Finci was one of the founders of Sarajevo’s Inter-Religious Council, formed after the War, in 1997, as was asked to serve as its first President. The Council has a rotating Presidency (as does the Bosnian government), and Finci has since served as President two more times.
During the War of the 1990’s, Finci says that the nation’s leaders were not prepared for war, but the Jewish community was. The arranged for the delivery of some medications, and eventually, the Jewish community of Sarajevo became the “conduit”: for most medicines and pharmaceuticals entering the country. Often, the Jews and the three other communities worked remarkably well with each other, despite their tremendous differences, in the face of the common siege. They even managed to smuggle some medicines to the much smaller community (about 30) in Dubrovnik, Croatia. They also had a “logistical center” in the Croation coastal city of Split. Finci often traveled during this period “like James Bond”, carrying four separate sets of papers (i.e., safe-conducts), to cross the 36 checkpoints(!), between Split and Sarajevo.
The “Benevolencija” also had some non-Jewish employees from the various other communities.

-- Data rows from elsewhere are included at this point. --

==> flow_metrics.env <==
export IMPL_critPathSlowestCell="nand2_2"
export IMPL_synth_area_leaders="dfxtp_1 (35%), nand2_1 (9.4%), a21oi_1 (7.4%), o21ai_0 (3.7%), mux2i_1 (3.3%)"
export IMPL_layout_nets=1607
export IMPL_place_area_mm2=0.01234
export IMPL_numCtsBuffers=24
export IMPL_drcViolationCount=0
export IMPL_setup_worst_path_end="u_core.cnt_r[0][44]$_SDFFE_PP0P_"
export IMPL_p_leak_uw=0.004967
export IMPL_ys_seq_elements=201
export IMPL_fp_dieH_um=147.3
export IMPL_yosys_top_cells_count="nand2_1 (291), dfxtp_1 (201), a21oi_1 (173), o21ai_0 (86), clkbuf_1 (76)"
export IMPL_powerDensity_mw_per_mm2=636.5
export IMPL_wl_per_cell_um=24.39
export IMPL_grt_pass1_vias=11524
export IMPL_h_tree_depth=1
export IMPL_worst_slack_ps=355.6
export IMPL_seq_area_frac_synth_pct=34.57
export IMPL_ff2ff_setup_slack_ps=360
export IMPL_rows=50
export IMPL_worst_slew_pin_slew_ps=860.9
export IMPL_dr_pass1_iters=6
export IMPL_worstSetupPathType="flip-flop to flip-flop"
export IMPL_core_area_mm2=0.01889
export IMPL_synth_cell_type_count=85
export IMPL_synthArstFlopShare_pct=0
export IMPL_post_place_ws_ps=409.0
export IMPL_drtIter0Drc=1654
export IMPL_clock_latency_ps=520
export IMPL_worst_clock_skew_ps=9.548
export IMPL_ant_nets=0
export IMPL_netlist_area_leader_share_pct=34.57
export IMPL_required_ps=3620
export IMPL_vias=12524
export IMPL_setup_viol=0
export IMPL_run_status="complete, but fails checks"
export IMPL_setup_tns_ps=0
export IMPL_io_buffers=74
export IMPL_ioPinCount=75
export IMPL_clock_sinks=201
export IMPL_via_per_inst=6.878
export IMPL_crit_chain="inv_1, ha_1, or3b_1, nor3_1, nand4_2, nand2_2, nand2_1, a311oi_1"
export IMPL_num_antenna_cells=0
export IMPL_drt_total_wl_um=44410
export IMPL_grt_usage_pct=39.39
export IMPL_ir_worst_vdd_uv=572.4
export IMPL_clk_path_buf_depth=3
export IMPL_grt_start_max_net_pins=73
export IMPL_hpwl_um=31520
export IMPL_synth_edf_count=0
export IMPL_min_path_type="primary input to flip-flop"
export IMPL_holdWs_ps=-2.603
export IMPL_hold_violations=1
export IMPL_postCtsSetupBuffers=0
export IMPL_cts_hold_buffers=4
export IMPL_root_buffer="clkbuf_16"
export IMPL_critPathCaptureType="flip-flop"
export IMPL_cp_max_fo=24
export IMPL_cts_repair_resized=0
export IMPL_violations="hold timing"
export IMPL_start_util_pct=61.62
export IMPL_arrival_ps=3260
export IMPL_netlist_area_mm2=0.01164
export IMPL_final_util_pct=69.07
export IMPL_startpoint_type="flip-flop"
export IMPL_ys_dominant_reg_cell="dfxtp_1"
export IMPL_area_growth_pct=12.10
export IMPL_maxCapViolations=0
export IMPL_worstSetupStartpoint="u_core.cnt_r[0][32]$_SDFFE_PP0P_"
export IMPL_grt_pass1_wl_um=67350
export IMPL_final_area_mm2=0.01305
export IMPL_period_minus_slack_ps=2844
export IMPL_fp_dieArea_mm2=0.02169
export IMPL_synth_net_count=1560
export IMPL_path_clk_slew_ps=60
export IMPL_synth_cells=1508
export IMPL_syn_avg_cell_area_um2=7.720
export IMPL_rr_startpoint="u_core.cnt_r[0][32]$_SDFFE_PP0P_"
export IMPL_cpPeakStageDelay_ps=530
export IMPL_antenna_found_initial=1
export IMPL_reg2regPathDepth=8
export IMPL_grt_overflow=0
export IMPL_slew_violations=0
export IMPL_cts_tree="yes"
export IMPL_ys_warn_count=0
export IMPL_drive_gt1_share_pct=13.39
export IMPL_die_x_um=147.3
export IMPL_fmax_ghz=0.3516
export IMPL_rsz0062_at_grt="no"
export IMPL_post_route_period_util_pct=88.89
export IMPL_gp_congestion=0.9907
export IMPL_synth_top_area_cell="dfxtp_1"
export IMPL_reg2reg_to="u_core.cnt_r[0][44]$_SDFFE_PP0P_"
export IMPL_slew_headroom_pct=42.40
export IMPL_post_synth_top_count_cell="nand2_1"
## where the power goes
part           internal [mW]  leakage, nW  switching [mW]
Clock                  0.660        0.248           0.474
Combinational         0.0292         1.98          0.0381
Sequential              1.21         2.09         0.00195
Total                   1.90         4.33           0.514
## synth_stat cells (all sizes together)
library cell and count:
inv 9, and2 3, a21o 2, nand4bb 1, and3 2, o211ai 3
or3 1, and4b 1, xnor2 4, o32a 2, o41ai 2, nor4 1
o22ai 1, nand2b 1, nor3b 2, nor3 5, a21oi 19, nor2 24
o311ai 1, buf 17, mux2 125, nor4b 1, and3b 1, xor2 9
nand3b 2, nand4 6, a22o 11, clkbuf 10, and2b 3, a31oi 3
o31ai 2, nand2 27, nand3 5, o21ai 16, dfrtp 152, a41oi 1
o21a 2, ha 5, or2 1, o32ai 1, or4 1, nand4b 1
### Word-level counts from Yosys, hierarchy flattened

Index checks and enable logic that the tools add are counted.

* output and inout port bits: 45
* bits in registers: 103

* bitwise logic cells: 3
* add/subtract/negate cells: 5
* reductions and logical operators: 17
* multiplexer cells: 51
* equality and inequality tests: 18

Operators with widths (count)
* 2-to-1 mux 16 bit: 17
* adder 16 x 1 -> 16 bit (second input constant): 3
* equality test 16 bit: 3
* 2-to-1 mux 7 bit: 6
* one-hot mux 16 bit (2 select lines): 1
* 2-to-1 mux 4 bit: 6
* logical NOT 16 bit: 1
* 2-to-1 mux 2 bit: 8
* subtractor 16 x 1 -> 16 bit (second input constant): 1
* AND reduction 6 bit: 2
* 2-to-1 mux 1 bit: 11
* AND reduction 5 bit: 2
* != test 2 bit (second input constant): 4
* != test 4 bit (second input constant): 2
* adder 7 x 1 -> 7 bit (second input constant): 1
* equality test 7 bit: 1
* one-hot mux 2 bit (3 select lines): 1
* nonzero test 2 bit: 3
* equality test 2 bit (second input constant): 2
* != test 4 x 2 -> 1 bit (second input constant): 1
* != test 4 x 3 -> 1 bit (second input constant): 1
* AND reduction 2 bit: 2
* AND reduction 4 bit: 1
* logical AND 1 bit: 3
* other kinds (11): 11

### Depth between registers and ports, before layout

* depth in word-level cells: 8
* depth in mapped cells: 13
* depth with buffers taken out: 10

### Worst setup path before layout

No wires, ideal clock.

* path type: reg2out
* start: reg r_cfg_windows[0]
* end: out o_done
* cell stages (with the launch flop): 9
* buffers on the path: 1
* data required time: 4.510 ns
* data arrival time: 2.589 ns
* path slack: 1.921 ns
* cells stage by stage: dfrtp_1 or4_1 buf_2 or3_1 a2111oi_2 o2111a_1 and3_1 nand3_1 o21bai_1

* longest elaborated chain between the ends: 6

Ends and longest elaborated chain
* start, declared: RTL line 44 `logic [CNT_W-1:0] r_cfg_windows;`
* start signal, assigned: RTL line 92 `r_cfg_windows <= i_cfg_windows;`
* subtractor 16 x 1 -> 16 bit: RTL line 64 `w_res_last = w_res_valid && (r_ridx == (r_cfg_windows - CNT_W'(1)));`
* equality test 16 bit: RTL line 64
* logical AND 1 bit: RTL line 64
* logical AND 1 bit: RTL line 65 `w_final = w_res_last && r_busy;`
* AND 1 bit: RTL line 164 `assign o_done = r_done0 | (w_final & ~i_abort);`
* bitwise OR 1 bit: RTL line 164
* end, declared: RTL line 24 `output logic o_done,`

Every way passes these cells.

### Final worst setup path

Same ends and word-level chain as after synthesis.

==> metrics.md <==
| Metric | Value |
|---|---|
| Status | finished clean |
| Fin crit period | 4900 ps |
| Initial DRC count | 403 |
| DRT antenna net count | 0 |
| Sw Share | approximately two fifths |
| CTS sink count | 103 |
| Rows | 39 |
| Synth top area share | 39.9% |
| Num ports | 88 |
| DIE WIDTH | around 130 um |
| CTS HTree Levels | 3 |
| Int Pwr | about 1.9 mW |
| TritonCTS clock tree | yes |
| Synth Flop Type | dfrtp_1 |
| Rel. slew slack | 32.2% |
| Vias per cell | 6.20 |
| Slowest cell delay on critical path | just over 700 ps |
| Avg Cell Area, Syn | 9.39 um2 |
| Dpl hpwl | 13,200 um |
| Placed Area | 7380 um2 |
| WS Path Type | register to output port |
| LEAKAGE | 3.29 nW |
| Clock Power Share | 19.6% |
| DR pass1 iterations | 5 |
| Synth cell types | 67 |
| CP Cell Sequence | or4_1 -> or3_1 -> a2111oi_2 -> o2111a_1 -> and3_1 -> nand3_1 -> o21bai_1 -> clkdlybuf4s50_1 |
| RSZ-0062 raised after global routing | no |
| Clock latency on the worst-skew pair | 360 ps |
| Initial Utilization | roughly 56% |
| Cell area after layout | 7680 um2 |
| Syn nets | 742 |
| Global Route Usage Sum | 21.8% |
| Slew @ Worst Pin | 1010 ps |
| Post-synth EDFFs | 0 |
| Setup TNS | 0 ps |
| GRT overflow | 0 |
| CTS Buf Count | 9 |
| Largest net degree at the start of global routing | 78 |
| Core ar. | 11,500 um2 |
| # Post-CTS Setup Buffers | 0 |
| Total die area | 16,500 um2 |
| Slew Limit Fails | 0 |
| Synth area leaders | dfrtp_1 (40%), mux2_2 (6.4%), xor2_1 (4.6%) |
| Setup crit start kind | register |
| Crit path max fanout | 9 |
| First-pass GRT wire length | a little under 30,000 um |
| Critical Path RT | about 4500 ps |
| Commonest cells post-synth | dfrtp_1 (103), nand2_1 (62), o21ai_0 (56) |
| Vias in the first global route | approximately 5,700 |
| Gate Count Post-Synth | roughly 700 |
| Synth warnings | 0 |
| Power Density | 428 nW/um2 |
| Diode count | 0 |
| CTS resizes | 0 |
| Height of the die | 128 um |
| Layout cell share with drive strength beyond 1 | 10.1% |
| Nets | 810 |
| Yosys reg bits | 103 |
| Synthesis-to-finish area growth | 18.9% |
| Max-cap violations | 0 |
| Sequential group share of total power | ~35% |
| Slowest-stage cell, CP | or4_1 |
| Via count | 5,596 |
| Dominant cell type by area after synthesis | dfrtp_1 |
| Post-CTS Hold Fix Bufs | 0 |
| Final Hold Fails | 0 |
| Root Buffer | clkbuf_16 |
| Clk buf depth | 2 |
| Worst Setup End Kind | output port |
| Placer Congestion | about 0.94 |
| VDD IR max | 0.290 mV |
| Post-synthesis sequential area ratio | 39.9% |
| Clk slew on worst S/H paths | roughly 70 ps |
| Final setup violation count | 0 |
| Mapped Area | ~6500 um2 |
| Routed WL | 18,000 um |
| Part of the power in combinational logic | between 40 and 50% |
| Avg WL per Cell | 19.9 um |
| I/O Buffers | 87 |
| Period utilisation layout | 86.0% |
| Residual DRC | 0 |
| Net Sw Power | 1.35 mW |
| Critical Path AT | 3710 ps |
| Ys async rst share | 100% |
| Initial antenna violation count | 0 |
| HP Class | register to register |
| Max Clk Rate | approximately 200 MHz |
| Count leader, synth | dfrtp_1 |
**config.mk**
```make
export PLATFORM = sky130hd
export DESIGN_NAME = fadd_pipe
export DESIGN_NICKNAME = d
export VERILOG_FILES = /design/src/rtl/fadd_pipe.sv
export SDC_FILE = /design/constraint.sdc
export NUM_CORES = 1
export LEC_CHECK = 0
export ABC_AREA = 1
export CORE_ASPECT_RATIO = 1.75
export CORE_UTILIZATION = 45
export DETAILED_ROUTE_END_ITERATION = 12
export SETUP_SLACK_MARGIN = 0.05
export SYNTH_ARGS = -nofsm -noshare
export SYNTH_HDL_FRONTEND = slang
export SYNTH_SLANG_ARGS = --single-unit
```
**constraint.sdc**
```tcl
create_clock -name clk -period 5.4 [get_ports clk]
set_input_delay 0.81 -clock clk [delete_from_list [all_inputs] [get_ports clk]]
set_output_delay 0.81 -clock clk [all_outputs]
set_load 0.05 [all_outputs]
```
==> config.mk <==
export PLATFORM = sky130hd
export DESIGN_NAME = alu_cmd_ctrl
export DESIGN_NICKNAME = d
export VERILOG_FILES = /design/src/rtl/alu_cmd_ctrl.sv
export SDC_FILE = /design/constraint.sdc
export NUM_CORES = 1
export LEC_CHECK = 0
export CAP_MARGIN = 20
export CORE_MARGIN = 5
export CORE_UTILIZATION = 55
export DETAILED_ROUTE_END_ITERATION = 8
export DONT_BUFFER_PORTS = 1
export PLACE_DENSITY = 0.67
export SLEW_MARGIN = 30
export SYNTH_ARGS = -nofsm -noshare
export SYNTH_HDL_FRONTEND = slang
export SYNTH_SLANG_ARGS = --single-unit
==> constraint.sdc <==
create_clock -name clk_i -period 3.4 [get_ports clk_i]
set_input_delay 0.51 -clock clk_i [delete_from_list [all_inputs] [get_ports clk_i]]
set_output_delay 0.51 -clock clk_i [all_outputs]
set_load 0.05 [all_outputs]
==> src/rtl/alu_cmd_ctrl.sv <==
// alu_pkg: opcode set of the registered ALU driven by this controller.
// alu_cmd_ctrl: issues tagged ALU requests and returns results in order through a credit-guarded FIFO.
package alu_pkg;
    typedef enum logic [2:0] {
        ADD     = 3'd0,
        SUB     = 3'd1,
        MULT    = 3'd2,
        FUNCRL  = 3'd3,
        FUNCRR  = 3'd4,
        OP_RSV5 = 3'd5,
        OP_RSV6 = 3'd6,
        OP_RSV7 = 3'd7
    } alu_op_t;
endpackage

module alu_cmd_ctrl
    import alu_pkg::*;
#(
    parameter int DWIDTH     = 32,
    parameter int TAG_W      = 4,
    parameter int FIFO_DEPTH = 4
) (
    input  logic                          clk_i,
    input  logic                          rst_n_i,
    input  logic                          flush_i,
    input  logic                          cmd_valid_i,
    output logic                          cmd_ready_o,
    input  alu_op_t                       cmd_op_i,
    input  logic [DWIDTH-1:0]             cmd_a_i,
    input  logic [DWIDTH-1:0]             cmd_b_i,
    input  logic [TAG_W-1:0]              cmd_tag_i,
    output alu_op_t                       alu_op_o,
    output logic [DWIDTH-1:0]             alu_a_o,
    output logic [DWIDTH-1:0]             alu_b_o,
    input  logic [DWIDTH-1:0]             alu_res_i,
    output logic                          res_valid_o,
    input  logic                          res_ready_i,
    output logic [DWIDTH-1:0]             res_data_o,
    output logic [TAG_W-1:0]              res_tag_o,
    output logic [$clog2(FIFO_DEPTH):0]   res_count_o,
    output logic                          busy_o
);
    localparam int PW = $clog2(FIFO_DEPTH);
    localparam int CW = PW + 1;
    localparam logic [CW:0] DEPTH_C = (CW+1)'(FIFO_DEPTH);

    logic                 vld_p1, vld_p2;
    logic [TAG_W-1:0]     tag_p1, tag_p2;
    logic [DWIDTH-1:0]    fifo_data [FIFO_DEPTH];
    logic [TAG_W-1:0]     fifo_tag  [FIFO_DEPTH];
    logic [PW-1:0]        wr_ptr, rd_ptr;
    logic [CW-1:0]        count;
    logic [CW:0]          committed;
    logic                 accept, push, pop, nonempty;

    // Credits cover every result already owed: FIFO entries plus both pipeline slots.
    // A pop this cycle is deliberately not counted so ready never depends on res_ready_i.
    assign committed   = {1'b0, count} + {{CW{1'b0}}, vld_p1} + {{CW{1'b0}}, vld_p2};
    assign cmd_ready_o = (committed < DEPTH_C) && !flush_i;
    assign accept      = cmd_valid_i && cmd_ready_o;
    assign nonempty    = (count != '0);
    assign push        = vld_p2 && !flush_i;
    assign pop         = res_ready_i && nonempty && !flush_i;

    // ---- S1: issue onto the ALU operand/opcode inputs ----
    always_ff @(posedge clk_i or negedge rst_n_i) begin
        if (!rst_n_i) begin
            alu_op_o <= ADD;
            alu_a_o  <= '0;
            alu_b_o  <= '0;
            vld_p1   <= 1'b0;
            vld_p2   <= 1'b0;
        end else begin
            vld_p1 <= accept;
            vld_p2 <= vld_p1 && !flush_i;
            if (accept) begin
                alu_op_o <= cmd_op_i;
                alu_a_o  <= cmd_a_i;
                alu_b_o  <= cmd_b_i;
            end
        end
    end

    // ---- S2: tag follows the ALU's own result register ----
    always_ff @(posedge clk_i) begin
        if (accept) begin
            tag_p1 <= cmd_tag_i;
        end
        tag_p2 <= tag_p1;
    end

    // ---- capture: result FIFO storage ----
    always_ff @(posedge clk_i) begin
        if (push) begin
            fifo_data[wr_ptr] <= alu_res_i;
            fifo_tag[wr_ptr]  <= tag_p2;
        end
    end

    // Pointers wrap naturally because the depth is a power of two.
    always_ff @(posedge clk_i or negedge rst_n_i) begin
        if (!rst_n_i) begin
            wr_ptr <= '0;
            rd_ptr <= '0;
            count  <= '0;
        end else if (flush_i) begin
            wr_ptr <= '0;
            rd_ptr <= '0;
            count  <= '0;
        end else begin
            if (push) begin
                wr_ptr <= wr_ptr + 1'b1;
            end
            if (pop) begin
                rd_ptr <= rd_ptr + 1'b1;
            end
            count <= count + CW'(push) - CW'(pop);
        end
    end

    // ---- return: head of FIFO, forced to zero while empty ----
    assign res_valid_o = nonempty;
    assign res_data_o  = nonempty ? fifo_data[rd_ptr] : '0;
    assign res_tag_o   = nonempty ? fifo_tag[rd_ptr]  : '0;
    assign res_count_o = count;
    assign busy_o      = vld_p1 || vld_p2 || nonempty;

    // Credits must make a push into a full FIFO impossible unless the head leaves the same cycle.
    a_no_overflow : assert property (@(posedge clk_i) disable iff (!rst_n_i)
        (push && (count == CW'(FIFO_DEPTH))) |-> pop);
    a_count_bound : assert property (@(posedge clk_i) disable iff (!rst_n_i)
        count <= CW'(FIFO_DEPTH));

endmodule

==> summary.txt <==
Outcome
  – Status: complete, no violations

Setup path
  – Critical path's slowest cell: dfrtp_1
  – Worst setup SP type: register
  – WP data arrival: between 2 and 3 ns
  – R2R setup slack: 0.63 ns
  – Element type at the critical path end: output pin
  – Kind of critical path: register to output pin
  – Worst stage delay on the critical path: between 0.6 and 0.7 ns
  – RR Endpoint: tag_p1[1]$_DFFE_PP_
  – Crit path from: res_count_o[0]$_DFF_PN0_
  – WP buf/inv: 0
  – Crit path cell chain: ha_1 -> a21o_1 -> a32oi_1 -> and2_1
  – Required time worst endpoint: roughly 2.9 ns
  – Worst r2r src: res_count_o[0]$_DFF_PN0_
  – CP top delay family: flip-flops
  – Peak fanout along the critical path: 4
  – Worst-case reg-to-reg path depth: 6

Clock network
  – H-Tree Depth: 1
  – CTS max path bufs: 3
  – Latest clock arrival within the worst-skew pair: approximately 0.49 ns
  – Clock Tree Root: clkbuf_16
  – CTS Buf Count: 23
  – Post-CTS Setup Inserts: 0
  – Reg clk slew, reported paths: ~0.060 ns
  – CTS tree: yes
  – Clock sink total: 228

STA
  – Slew HR: 58.0%
  – Skew final: 0.0183 ns
  – Final min period: just over 3 ns
  – TNS Setup: 0 ns
  – Peak Freq: approximately 330 MHz
  – Worst hold margin: about 0.07 ns
  – RSZ-0062 raised after global routing: false
  – Final setup fails: 0
  – Actual slew at the worst max-slew pin: about 0.63 ns
  – Fin. Hold Viols: 0
  – Final Max Slew Viols: 0
  – Fin crit share: between 90 and 100%

Final layout
  – Most frequent cells in the layout: edfxtp_1, dfrtp_1, mux2_2
  – Most common cell after layout, fill and taps aside: edfxtp_1
  – Inserted Diodes: 0
  – Layout Nets: about 570
  – Share of cells above drive strength 1: between 30% and 40%
  – Final non-filler cell total: slightly below 700
  – Area delta synth->final: 11.8%
  – Fin util: between 60% and 70%

Global route
  – Initial antenna violation count: 0
  – GRT Total Usage: 17.8%
  – GRT overflow: 0
  – Largest net degree at the start of global routing: 77
  – First-pass GRT wire length: around 25000 um
  – Number of global-route vias before repair: 4411

Routing
  – Avg WL per Cell: ~24 um
  – Remaining antenna violation count: 0
  – 1st-iter DRT viols: between 150 and 200
  – M1 wire length: about 5900 um
  – WL final: 16200 um
  – Met3 routed WL: between 1500 and 2000 um
  – Top Layer Used: met4
  – Vias: between 3000 and 4000
  – Vias per cell: 5.68
  – # DRC: 0
  – DR pass1 iterations: 4
  – Metal2 WL: approximately 8300 um

Synth
  – Sequential share of the synthesized area: 73.7%
  – YS warnings: 0
  – Avg Inst Size Synth: slightly above 20 sq um
  – Synth unique cells: 26
  – Synthesized instance count: about 430
  – Ranking of synthesized cells by area: edfxtp_1, dfrtp_1, mux4_2
  – Net Count, Synth: between 500 and 600
  – Synth Register Bits: between 200 and 250
  – Cell taking the most area after synthesis: edfxtp_1
  – Post-synth top area share: between 50% and 60%
  – Netlist Area Pre-Place: ~0.0087 sq mm

Placement
  – Routability cong.: 0.711
  – Hpwl dp: 10500 um
  – Placed Cells: 637
  – I/O Buffers: 0

Min path
  – Hold path depth: 1
  – Hold path endpoint: rd_ptr[1]$_DFFE_PN0P_
  – Hold Startpoint: flush_i
  – Hold Path Class: input pin to register

Pwr
  – Design Power: 8.75 mW
  – PD cells: around 900 mW/mm^2
  – Peak supply drop: 530 uV
  – Leak Pwr: approximately 3.5 nW

Die
  – Die ar.: roughly 0.018 sq mm
  – Die Y: 136 um
  – I/O pins: roughly 220
  – Die X: ~140 um
  – Core box area: 0.0157 sq mm
  – Starting Density: between 50% and 60%
  – Cell Rows: between 40 and 50

Job
  – Max cap viols: 0
-- cells by family (layout without fill, tap and decap cells) --
kind of cell / count (synthesis) / in the layout / share of synthesized area (%)
AO/OA/AOI/OAI: 3 / 3 / 0.244
flip-flops: 228 / 228 / 73.7
buffers and inverters: 26 / 57 / 1.51
adder cells (fa/ha/maj): 9 / 9 / 1.38
XOR/XNOR: 4 / 4 / 0.402
AND/OR/NAND/NOR: 59 / 59 / 3.93
multiplexers: 104 / 104 / 18.9
-- worst max-delay path by stage --
stage / end / slack, ns / cells past startpoint
2_1_floorplan: res_count_o[2]$_DFF_PN0_ / 0.82 / 11
3_3_place_gp: tag_p1[1]$_DFFE_PP_ / 0.76 / 6
3_5_place_dp: tag_p1[2]$_DFFE_PP_ / 0.68 / 6
4_1_cts: busy_o / 0.29 / 3
5_1_grt: cmd_ready_o / 0.24 / 4
6_report: cmd_ready_o / 0.34 / 4
-- flip-flops by register name, indices dropped and copies added (netlist names) --
| name | cells |
|---|---|
| alu_a_o | 32 |
| alu_b_o | 32 |
| alu_op_o | 3 |
| fifo_data | 128 |
| fifo_tag | 16 |
| rd_ptr | 2 |
| res_count_o | 3 |
| tag_p1 | 4 |
| tag_p2 | 4 |
| vld_p1 | 1 |
| vld_p2 | 1 |
| wr_ptr | 2 |
-- metal layers --
metal	up-vias	global-route usage, %
li1	1675	-
met2	173	30.3
met3	18	7.70
met5	-	0
met4	0	4.70
met1	1995	20.9
-- final cells by class --
cell class,instances,area [sq um]
clock buffers,38,706
clock inverters,3,17.5
inverters,6,22.5
fillers,1135,5960
multi-input cells,179,2190
well taps,216,270
repair buffers,10,123
flip-flops and latches,228,6430
-- what timing repair did --
action,in CTS,in global routing
gates resized for setup,0,0
endpoints found under the hold margin,76,0
hold buffers,2,0
-- cell usage after synthesis, drive strengths merged --
| master | count |
|---|---|
| fa | 1 |
| a21oi | 1 |
| or3 | 2 |
| inv | 6 |
| a21o | 1 |
| xor2 | 2 |
| dfxtp | 4 |
| ha | 8 |
| and2 | 41 |
| mux4 | 36 |
| nor2 | 7 |
| mux2i | 1 |
| mux2 | 67 |
| edfxtp | 148 |
| nor2b | 4 |
| clkbuf | 5 |
| xnor2 | 2 |
| nand2 | 2 |
| nand3 | 3 |
| a32oi | 1 |
| dfrtp | 76 |
| buf | 15 |
-- power by group --
group	internal (mW)	switching, mW
registers	3.26	1.25
logic	0.644	1.23
clock network	1.41	0.959
-- per-stage QoR --
| step | instance area [sq um] | setup WS, ns |
|---|---|---|
| final | 9750 | 0.338 |
| after floorplan | 8720 | 0.818 |
| after CTS | 9750 | 0.286 |
| after global routing | 9750 | 0.240 |
| after global placement | 8990 | 0.761 |
| after detailed placement | 8990 | 0.676 |
Power figures use the tool's default switching activity.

Members of the Community were advised to get “exit visa” to go to Israel. When the local paper ran a story saying “When the Jews are leaving, it’s a bad time for Sarajevo”, it was explained that they wanted to go to Jerusalem, where some events were celebrating the 500th Anniversary of the expulsion from Spain(!).
The community, of course, is an aging one. Last year, they had some 30 funerals, and only three newborn babies. Most young adults move to Israel, but some have been coming back to go to university, since the cost is far lower than in Israel.
Why did everyone help the Jews, and/or cooperate with them, Perhaps, Finci says, it was because everyone knew they had suffered the Holocaust. Or perhaps, because of world public opinion. But, mostly, he said, it was people relating to their neighbors, in neighborly fashion.
I asked Finci what future there was for Jews in the former Yugoslavia, and Bosnia in particular. He feels it depends on the economic situation. Slovenia has already joined the European Community, and Croatia will join next year. Bosnia would dearly love to join, too. “Perhaps”, he says, “we will all find an umbrella to live under the European Community”. He would also like to see Bosnia join NATO. But regardless, the community of Bosnia and Sarajevo will command the attention of the Jewish world.